╭─ Exercise data

File: src/rtl/cell_guard_pkg.sv
package cell_guard_pkg;
  typedef enum logic [1:0] {
    ST_NORMAL = 2'd0,
    ST_OVCHG  = 2'd1,
    ST_SLEEP  = 2'd2,
    ST_BURST  = 2'd3
  } guard_state_e;

  typedef struct packed {
    logic any_ov;
    logic any_above_ovr;
    logic any_uv;
    logic all_above_uvr;
  } scan_sum_t;
endpackage

File: src/rtl/cg_tick_gen.sv
module cg_tick_gen #(
  parameter int unsigned PRESCALE = 2125000
) (
  input  logic clk_i,
  input  logic rst_ni,
  input  logic restart_i,
  input  logic ext_tick_i,
  output logic tick_o
);
  localparam int unsigned CW = (PRESCALE > 1) ? $clog2(PRESCALE) : 1;

  logic [CW-1:0] cnt_q;
  logic          wrap;

  assign wrap = (cnt_q == CW'(PRESCALE - 1));

  always_ff @(posedge clk_i or negedge rst_ni) begin
    if (!rst_ni)                cnt_q <= '0;
    else if (restart_i || wrap) cnt_q <= '0;
    else                        cnt_q <= cnt_q + CW'(1);
  end

  assign tick_o = (wrap & ~restart_i) | ext_tick_i;
endmodule

File: src/rtl/cg_cell_scan.sv
module cg_cell_scan
  import cell_guard_pkg::*;
#(
  parameter int unsigned NCELL = 4
) (
  input  logic             clk_i,
  input  logic             rst_ni,
  input  logic             en_i,
  input  logic             tick_i,
  input  logic             three_i,
  input  logic [NCELL-1:0] ov_i,
  input  logic [NCELL-1:0] ovr_i,
  input  logic [NCELL-1:0] uv_i,
  input  logic [NCELL-1:0] uvr_i,
  output logic             valid_o,
  output scan_sum_t        sum_o
);
  localparam int unsigned IW = (NCELL > 1) ? $clog2(NCELL) : 1;
  localparam logic [IW-1:0] LAST = IW'(NCELL - 1);

  logic          busy_q, valid_q;
  logic [IW-1:0] idx_q;
  scan_sum_t     acc_q, acc_n, sum_q;
  logic          skip, last;

  assign skip = three_i && (idx_q == LAST);
  assign last = (idx_q == LAST);

  always_comb begin
    acc_n = acc_q;
    if (!skip) begin
      acc_n.any_ov        = acc_q.any_ov        | ov_i[idx_q];
      acc_n.any_above_ovr = acc_q.any_above_ovr | ovr_i[idx_q];
      acc_n.any_uv        = acc_q.any_uv        | uv_i[idx_q];
      acc_n.all_above_uvr = acc_q.all_above_uvr & uvr_i[idx_q];
    end
  end

  always_ff @(posedge clk_i or negedge rst_ni) begin
    if (!rst_ni) begin
      busy_q  <= 1'b0;
      valid_q <= 1'b0;
      idx_q   <= '0;
      acc_q   <= '0;
      sum_q   <= '0;
    end else begin
      valid_q <= 1'b0;
      if (busy_q) begin
        acc_q <= acc_n;
        idx_q <= idx_q + IW'(1);
        if (last) begin
          busy_q  <= 1'b0;
          valid_q <= 1'b1;
          sum_q   <= acc_n;
        end
      end else if (tick_i && en_i) begin
        busy_q <= 1'b1;
        idx_q  <= '0;
        acc_q  <= '{any_ov: 1'b0, any_above_ovr: 1'b0, any_uv: 1'b0, all_above_uvr: 1'b1};
      end
    end
  end

  assign valid_o = valid_q;
  assign sum_o   = sum_q;

  // one summary per scan
  a_r3_valid_single: assert property (@(posedge clk_i) disable iff (!rst_ni)
    valid_q |=> !valid_q);
  // a summary only closes a running scan
  a_r3_valid_after_scan: assert property (@(posedge clk_i) disable iff (!rst_ni)
    $rose(valid_q) |-> $past(busy_q) && !busy_q);
endmodule

File: src/rtl/cg_guard_fsm.sv
module cg_guard_fsm
  import cell_guard_pkg::*;
#(
  parameter int unsigned QUAL = 2
) (
  input  logic      clk_i,
  input  logic      rst_ni,
  input  logic      valid_i,
  input  scan_sum_t sum_i,
  input  logic      wake_i,
  input  logic      chg_en_i,
  input  logic      dsg_sense_i,
  output logic      wake_start_o,
  output logic      chg_on_o,
  output logic      dsg_on_o,
  output logic      sleep_o
);
  localparam int unsigned CW = $clog2(QUAL + 1);
  localparam logic [CW-1:0] QMAX = CW'(QUAL);

  guard_state_e  state_q, st_n;
  logic [CW-1:0] uv_q, ov_q, uv_n, ov_n;

  function automatic logic [CW-1:0] sat_inc(input logic [CW-1:0] v);
    return (v == QMAX) ? v : v + CW'(1);
  endfunction

  always_comb begin
    st_n = state_q;
    uv_n = uv_q;
    ov_n = ov_q;
    unique case (state_q)
      ST_NORMAL, ST_OVCHG: if (valid_i) begin
        uv_n = sum_i.any_uv ? sat_inc(uv_q) : '0;
        ov_n = (state_q == ST_NORMAL && sum_i.any_ov) ? sat_inc(ov_q) : '0;
        if (uv_n == QMAX) begin            // undercharge wins
          st_n = ST_SLEEP;
          uv_n = '0;
          ov_n = '0;
        end else if (state_q == ST_NORMAL && ov_n == QMAX) begin
          st_n = ST_OVCHG;
          uv_n = '0;
          ov_n = '0;
        end else if (state_q == ST_OVCHG && !sum_i.any_above_ovr) begin
          st_n = ST_NORMAL;
          uv_n = '0;
        end
      end
      ST_SLEEP: if (wake_i) st_n = ST_BURST;
      ST_BURST: if (valid_i) st_n = sum_i.all_above_uvr ? ST_NORMAL : ST_SLEEP;
      default:  st_n = ST_NORMAL;
    endcase
  end

  always_ff @(posedge clk_i or negedge rst_ni) begin
    if (!rst_ni) begin
      state_q <= ST_NORMAL;
      uv_q    <= '0;
      ov_q    <= '0;
    end else begin
      state_q <= st_n;
      uv_q    <= uv_n;
      ov_q    <= ov_n;
    end
  end

  assign chg_on_o = chg_en_i & ((state_q == ST_NORMAL) | (state_q == ST_BURST) |
                                ((state_q == ST_OVCHG) & dsg_sense_i));
  assign dsg_on_o = (state_q != ST_SLEEP);
  assign sleep_o  = (state_q == ST_SLEEP);
  assign wake_start_o = (state_q == ST_SLEEP) && wake_i;

  // overcharge entry only after QUAL qualifying samples
  a_r3_ov_qualified: assert property (@(posedge clk_i) disable iff (!rst_ni)
    (state_q == ST_OVCHG && $past(state_q) == ST_NORMAL) |->
      ($past(valid_i) && $past(ov_q) == CW'(QUAL - 1)));
  // sleep entry from an active state only after QUAL undercharge samples
  a_r6_uv_qualified: assert property (@(posedge clk_i) disable iff (!rst_ni)
    (state_q == ST_SLEEP && ($past(state_q) == ST_NORMAL || $past(state_q) == ST_OVCHG)) |->
      ($past(valid_i) && $past(uv_q) == CW'(QUAL - 1)));
  // burst only follows a wake in sleep
  a_r8_burst_from_wake: assert property (@(posedge clk_i) disable iff (!rst_ni)
    (state_q == ST_BURST && $past(state_q) != ST_BURST) |->
      ($past(state_q) == ST_SLEEP && $past(wake_i)));
  // burst ends in normal only on a full release sample
  a_r9_burst_release: assert property (@(posedge clk_i) disable iff (!rst_ni)
    (state_q == ST_NORMAL && $past(state_q) == ST_BURST) |->
      ($past(valid_i) && $past(sum_i.all_above_uvr)));
endmodule

File: src/rtl/cell_guard.sv
module cell_guard
  import cell_guard_pkg::*;
#(
  parameter int unsigned NCELL    = 4,
  parameter int unsigned PRESCALE = 2125000,
  parameter int unsigned QUAL     = 2
) (
  input  logic             clk_i,
  input  logic             rst_ni,
  input  logic             tick_i,
  input  logic             cell_cnt_i,
  input  logic [NCELL-1:0] ov_i,
  input  logic [NCELL-1:0] ovr_i,
  input  logic [NCELL-1:0] uv_i,
  input  logic [NCELL-1:0] uvr_i,
  input  logic             chg_en_i,
  input  logic             wake_i,
  input  logic             dsg_sense_i,
  output logic             chg_on_o,
  output logic             dsg_on_o,
  output logic             sleep_o
);
  logic      tick, restart, valid;
  scan_sum_t sum;

  cg_tick_gen #(.PRESCALE(PRESCALE)) u_tick (
    .clk_i, .rst_ni, .restart_i(restart), .ext_tick_i(tick_i), .tick_o(tick)
  );

  cg_cell_scan #(.NCELL(NCELL)) u_scan (
    .clk_i, .rst_ni, .en_i(!sleep_o), .tick_i(tick), .three_i(cell_cnt_i),
    .ov_i, .ovr_i, .uv_i, .uvr_i, .valid_o(valid), .sum_o(sum)
  );

  cg_guard_fsm #(.QUAL(QUAL)) u_fsm (
    .clk_i, .rst_ni, .valid_i(valid), .sum_i(sum), .wake_i, .chg_en_i, .dsg_sense_i,
    .wake_start_o(restart), .chg_on_o, .dsg_on_o, .sleep_o
  );

  // sleep holds both switches open
  a_r6_sleep_open: assert property (@(posedge clk_i) disable iff (!rst_ni)
    sleep_o |-> (!chg_on_o && !dsg_on_o));
  // discharge switch never opens outside sleep
  a_r5_dsg_closed: assert property (@(posedge clk_i) disable iff (!rst_ni)
    !sleep_o |-> dsg_on_o);
endmodule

╰─

■ **Exercise directions**
Which of the lines above carry the string "only"? Pick them out and copy them.

■ **Exercise solution**
  // a summary only closes a running scan
  // overcharge entry only after QUAL qualifying samples
  // sleep entry from an active state only after QUAL undercharge samples
  // burst only follows a wake in sleep
  // burst ends in normal only on a full release sample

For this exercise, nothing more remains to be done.